By Maureen Wade, (Chair, Birmingham UNISON retired members section, personal capacity)

Birmingham City Council has announced the largest local authority budget cuts in history. Jobs and services will be devastated. Funding for services will be cut by nearly £300 million over two years, with the worst sectors hit being Children, Young People & Families (£51.5 million) and Adult Social Care (£23.7 million).

There will be around 600 redundancies, weekly bin services scrapped, and local Council Tax bills will rise by 21 per cent – all adding to the cost of living crisis. The City Council has also asked the government for permission to ‘capitalise’, or to borrow £1.25 bn from the government, to be paid back by the sale of Council assets, like Birmingham’s iconic Central Public Library.

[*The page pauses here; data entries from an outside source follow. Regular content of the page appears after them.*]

<file path="config.mk">
export PLATFORM = sky130hd
export DESIGN_NAME = lisl_cell
export DESIGN_NICKNAME = d
export VERILOG_FILES = /design/src/rtl/core/lisl_pkg.sv /design/src/rtl/core/lisl_cell.sv
export SDC_FILE = /design/constraint.sdc
export NUM_CORES = 1
export LEC_CHECK = 0
export BUFFER_PORTS_ARGS = -buffer_cell sky130_fd_sc_hd__buf_4
export CAP_MARGIN = 20
export CELL_PAD_IN_SITES_DETAIL_PLACEMENT = 0
export CELL_PAD_IN_SITES_GLOBAL_PLACEMENT = 2
export CORE_ASPECT_RATIO = 1.5
export CORE_MARGIN = 1.5
export CORE_UTILIZATION = 28
export DETAILED_ROUTE_END_ITERATION = 16
export PLACE_DENSITY_LB_ADDON = 0.1
export SLEW_MARGIN = 20
export SYNTH_ARGS = -nofsm -noshare
export SYNTH_HDL_FRONTEND = slang
export SYNTH_SLANG_ARGS = --single-unit
</file>
<file path="constraint.sdc">
create_clock -name clk -period 2.8 [get_ports clk]
set_input_delay 0.28 -clock clk [delete_from_list [all_inputs] [get_ports clk]]
set_output_delay 0.28 -clock clk [all_outputs]
set_load 0.05 [all_outputs]
</file>
<file path="src/rtl/core/lisl_pkg.sv">
package lisl_pkg;

  // Default capacity of the sequence store
  localparam int DEF_MAX_ITEMS = 64;

  localparam int VALUE_W = 32;
  localparam int POS_W   = 6;
  localparam int SLEN_W  = 7;

  typedef struct packed {
    logic signed [VALUE_W-1:0] value;
    logic                      last_item;
  } lisl_in_t;

  typedef struct packed {
    logic signed [VALUE_W-1:0] element;
    logic [POS_W-1:0]          position;
    logic [SLEN_W-1:0]         seq_length;
    logic                      last_result;
    logic                      overflow;
  } lisl_out_t;

  // Sequencer states
  typedef enum logic [3:0] {
    ST_LOAD = 4'b0001,
    ST_COMP = 4'b0010,
    ST_WALK = 4'b0100,
    ST_EMIT = 4'b1000
  } lisl_state_t;

endpackage

</file>
<file path="src/rtl/core/lisl_cell.sv">
module lisl_cell import lisl_pkg::*; #(
  parameter int INDEX = 0,
  parameter int IW    = 6,
  parameter int LW    = 7,
  parameter int CW    = 7
) (
  input  logic                      clk,
  input  logic                      rst_n,
  // load
  input  logic                      load_we,
  input  logic signed [VALUE_W-1:0] load_val,
  input  logic                      feed_ld,
  input  logic                      feed_shift,
  input  logic signed [VALUE_W-1:0] feed_in,
  output logic signed [VALUE_W-1:0] feed_out,
  input  logic [CW-1:0]             count,
  // probe chain, left to right
  input  logic                      pv_in,
  input  logic signed [VALUE_W-1:0] pval_in,
  input  logic [IW-1:0]             pidx_in,
  input  logic [LW-1:0]             pbest_in,
  output logic                      pv_out,
  output logic signed [VALUE_W-1:0] pval_out,
  output logic [IW-1:0]             pidx_out,
  output logic [LW-1:0]             pbest_out,
  output logic [LW-1:0]             len_wr,
  // walk chain, right to left
  input  logic                      wv_in,
  input  logic [LW-1:0]             wneed_in,
  input  logic signed [VALUE_W-1:0] wprev_in,
  input  logic                      wfirst_in,
  output logic                      wv_out,
  output logic [LW-1:0]             wneed_out,
  output logic signed [VALUE_W-1:0] wprev_out,
  output logic                      wfirst_out,
  input  logic                      sel_clr,
  // emit chain, left to right
  input  logic                      em_in,
  output logic                      em_out,
  output logic                      hit,
  output logic signed [VALUE_W-1:0] hit_val
);

  logic signed [VALUE_W-1:0] value_r, feed_r, pval_r, wprev_r;
  logic [LW-1:0]             len_r, pbest_r, wneed_r;
  logic [IW-1:0]             pidx_r;
  logic                      pv_r, wv_r, wfirst_r, em_r, sel_r;
  logic                      p_end, w_take;

  assign p_end  = pv_in && (pidx_in == IW'(INDEX));
  assign len_wr = p_end ? (pbest_in + LW'(1)) : '0;
  assign w_take = wv_in && (CW'(INDEX) < count) && (len_r == wneed_in) &&
                  (wfirst_in || (value_r < wprev_in));

  // Hold loaded value, computed length and shifting feed copy; register probe and walk data
  always_ff @(posedge clk) begin
    if (load_we) value_r <= load_val;
    if (feed_ld) begin
      feed_r <= load_we ? load_val : value_r;
    end else if (feed_shift) begin
      feed_r <= feed_in;
    end
    if (p_end) len_r <= pbest_in + LW'(1);
    pval_r  <= pval_in;
    pidx_r  <= pidx_in;
    pbest_r <= (pv_in && (value_r < pval_in) && (len_r > pbest_in)) ? len_r : pbest_in;
    wneed_r <= w_take ? (wneed_in - LW'(1)) : wneed_in;
    wprev_r <= w_take ? value_r : wprev_in;
  end

  // Advance the tokens
  always_ff @(posedge clk) begin
    if (!rst_n) begin
      pv_r     <= 1'b0;
      wv_r     <= 1'b0;
      wfirst_r <= 1'b0;
      em_r     <= 1'b0;
      sel_r    <= 1'b0;
    end else begin
      pv_r     <= pv_in && !p_end;
      wv_r     <= wv_in;
      wfirst_r <= wfirst_in && !w_take;
      em_r     <= em_in;
      if (sel_clr) begin
        sel_r <= 1'b0;
      end else if (w_take) begin
        sel_r <= 1'b1;
      end
    end
  end

  assign feed_out   = feed_r;
  assign pv_out     = pv_r;
  assign pval_out   = pval_r;
  assign pidx_out   = pidx_r;
  assign pbest_out  = pbest_r;
  assign wv_out     = wv_r;
  assign wneed_out  = wneed_r;
  assign wprev_out  = wprev_r;
  assign wfirst_out = wfirst_r;
  assign em_out     = em_r;
  assign hit        = em_in && sel_r;
  assign hit_val    = value_r;

endmodule

</file>
==> results.ini, run 1 <==
[run_status]
status=complete, no violations

[synthesis]
ys_warn_count=0
yosysUniqueCellTypes=47
syn_nets=870
synth_edf_count=39
ys.flop_type=dfxtp_1
synthArstFlopShare=0
avgSynthCellArea_um2=11.06
synth_area_um2=7010
seq_area_frac_synth=0.5126
synth_seq_cells=160
synthCells=634

[power]
peakVddDrop_mv=0.4382
power.density_nw_per_um2=607.7
leakage_nw=5.265

[placed_design]
port_buffers=324
dp.final_hpwl_um=18510
gp_routability_congestion=0.7392

[sta]
setup_viol=0
tightest_slew_ps=570.2
slew_viol_final=0
rsz0062_at_grt=false
finalCriticalPeriod_ps=2624
max_freq_ghz=0.3812
hold_viol=0
fin_crit_sh=0.9370
clock_skew_ps=12.39
slew_headroom=0.6199
setup_tns_ps=0

[die]
num_io_pins=325
core_area_um2=24520
fp.dieArea_um2=26020
initial_utilization=0.2859
die_width_um=132.2
die_y_um=196.8
num_rows=70

[detailed_routing]
vias=5954
drcViolationCount=0
wl_um=23370
via_per_inst=4.356
ant_nets=0
routedWlPerCell_um=17.10
drt-initial-drc-count=158
firstDrtPassIters=5

[setup_path]
crit_arrival_ps=2910
cp.required_ps=3090
path_cells=dlygate4sd3_1 > buf_4 > inv_1 > ha_1 > a21o_1 > a21o_1 > a21oi_1 > o21ai_0 > o311ai_0 > buf_4 > and4b_1 > o32ai_1
critPathBufInv=4
setup.worst_path.start_class=input pin
crit_family=compound AO/OA/AOI/OAI gates
cp-end-kind=register
slowest_stage=dlygate4sd3_1
worstSetupPathType=input pin to register
critPathMaxStageDelay_ps=540
worstPathMaxFanout=7

[clocking]
root_buffer=clkbuf_16
htreeDepth=4
clk_pin_slew_ps=60
cts_tree=done
clock_latency_ps=440
cts-buffers-inserted=17
clockBufferDepth=2
cts.sinks=160
cts_setup_buffers=0

[layout]
nets=1266
diodes=0
drive_above_1_share=0.4410
final_util=0.4494
syn2layout_area_growth_pct=57.20

[global_route]
grt_pass1_wl_um=35050
grt_max_degree=33
grt_pass1_vias=6368
grt-ovfl-total=0
grt_antenna_before_repair=0
grt_use_total=0.1802

[min_path]
holdCritPathClass=input pin to register

[flow_run]
cap_violations=0

[logic make-up after synthesis]
group	after synthesis	synth area share
AOI/OAI and AO/OA	104	0.09352
xor gates and xnor gates	18	0.02249
DFF	160	0.5126
muxes	65	0.1044
and+or+nand+nor	118	0.08692
buffers and inverters	98	0.05336
adders and majority gates	71	0.1267
[placed cells by master (no fill, tap or decap), drive strengths merged, types with 11 or more instances in the layout]
cell type,netlist,routed
a21o,12,12
xnor2,11,11
edfxtp,39,39
nand2,42,42
inv,81,83
ha,71,71
dlygate4sd3,0,39
clkbuf,11,23
a21oi,17,17
nor2,16,16
dfxtp,121,121
mux2,65,65
o21ai,45,45
buf,6,355
nand4,16,16
[path summary, 6_finish.rpt]
kind | start | to | slack [ps] | depth (start not counted)
min | wneed_in[6] | wneed_out[6]$_DFF_P_ | 50 | 2
max reg2reg | hit_val[14]$_DFF_P_ | wprev_out[24]$_DFF_P_ | 220 | 10
min reg2reg | hit_val[11]$_DFF_P_ | wprev_out[11]$_DFF_P_ | 510 | 2
max | pval_in[13] | pbest_out[0]$_DFF_P_ | 180 | 12
[flip-flops by register name (all words and copies together), names as in the netlist]
register	cells
pbest_out	7
pval_out	32
pidx_out	6
pv_out	1
hit_val	32
wv_out	1
len_r	7
wneed_out	7
wfirst_out	1
wprev_out	32
em_out	1
sel_r	1
feed_out	32
[cells in the mapped netlist (all sizes together), types with 4 or more instances]
cell / instances / area (um2)
nor2b: 4 / 25.02
dfxtp: 121 / 2422
xor2: 7 / 61.31
o32ai: 7 / 61.31
clkbuf: 11 / 41.29
xnor2: 11 / 96.34
nor2: 16 / 60.06
nand2b: 5 / 31.28
nand2: 42 / 157.7
nor4: 4 / 25.02
and2: 7 / 43.79
ha: 71 / 888.4
a21oi: 17 / 85.08
nor3: 5 / 25.02
o21a: 4 / 30.03
mux2: 65 / 732.0
edfxtp: 39 / 1171
nand4: 16 / 100.1
buf: 6 / 28.78
a21o: 12 / 90.09
nand3: 7 / 35.03
a211oi: 4 / 30.03
o21ai: 45 / 225.2
inv: 81 / 304.0
[area by class of cell]
type / instances / area [um2]
Fill cell: 2415 / 13500
Sequential cell: 160 / 3596
Tap cell: 324 / 405.4
Inverter: 81 / 304.0
Multi-Input combinational cell: 376 / 3058
Clock inverter: 9 / 77.57
Clock buffer: 23 / 499.2
Timing Repair Buffer: 394 / 3080
[layer usage]
metal / track usage / share of wire / up-vias
met3: 0.04913 / 0.058 / 22
li1: - / - / 3007
met4: 0.05779 / 0.017 / 0
met1: 0.1920 / 0.39 / 2731
met5: 0 / 0 / -
met2: 0.3413 / 0.54 / 194
[where the power goes]
| part | total, mW | internal [mW] | switching (mW) |
|---|---|---|---|
| Sequential | 2.64 | 2.55 | 0.0915 |
| Combinational | 1.74 | 0.687 | 1.05 |
| Clock | 2.31 | 1.34 | 0.970 |
[repair_timing]
action	CTS	global route
endpoints found under the setup margin	0	28
hold buffers	39	0
hold endpoints to repair	39	0
resized for setup	0	3
[per-stage QoR]
step                      worst slack (ps)  hold slack [ps]  instances  power (mW)  cell area, um2
after global routing                 7.077            46.15       1367       6.994           11020
after CTS                            51.62            27.21       1367       6.788           11010
final                                176.5            48.71       1367       6.698           11020
after detailed placement             52.76            395.7       1296       4.410           10040
after floorplan                      7.707            307.7        634       3.710            7013
after global placement               131.6            393.1       1296       4.411           10040
(Power assumes the default switching activity.)
==> run 2, diff against run 1 <==
- HOLD_SLACK_MARGIN: unset -> 0.1
==> run 2 against run 1 <==
Against the previous run:
- via count up 2.3%
- core utilization is 1.6 points higher
- critical path depth down 1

The Tories have been quick to blame Labour, the local trade unions, and just about everyone else, except themselves. But these are the results of years of national government underfunding.

Birmingham has lot a billion pound in funding since 2010

The underlying problem for Birmingham, and for many local authorities of all political hues, has been one and a half decades of Tory cutbacks. Since 2010, Birmingham City Council has lost a total of £1bn in funding. What we see now are the consequences of failed policies carried out by the right wing Labour Council leadership over the years, as they have meekly accepted the cuts handed down from above.

This crisis came to a head however because of successive right wing Labour leaderships trying to fight against the council trade unions in their ‘Single Status’ equal pay dispute, rather than work with them to resolve it. It has wasted huge amounts of money hiring barristers to challenge the unions in the courts.

The trade unions had repeatedly warned the City Council they were stoking up trouble for the future by allowing discriminatory pay practices to continue, and despite earlier significant warnings from previous successful equal pay claims. The Council should have been setting aside between £100-250 mn each year from 2020, because everyone knew the law was on the side of the unions and a ‘big bill’ for an equal pay settlement was coming down the road.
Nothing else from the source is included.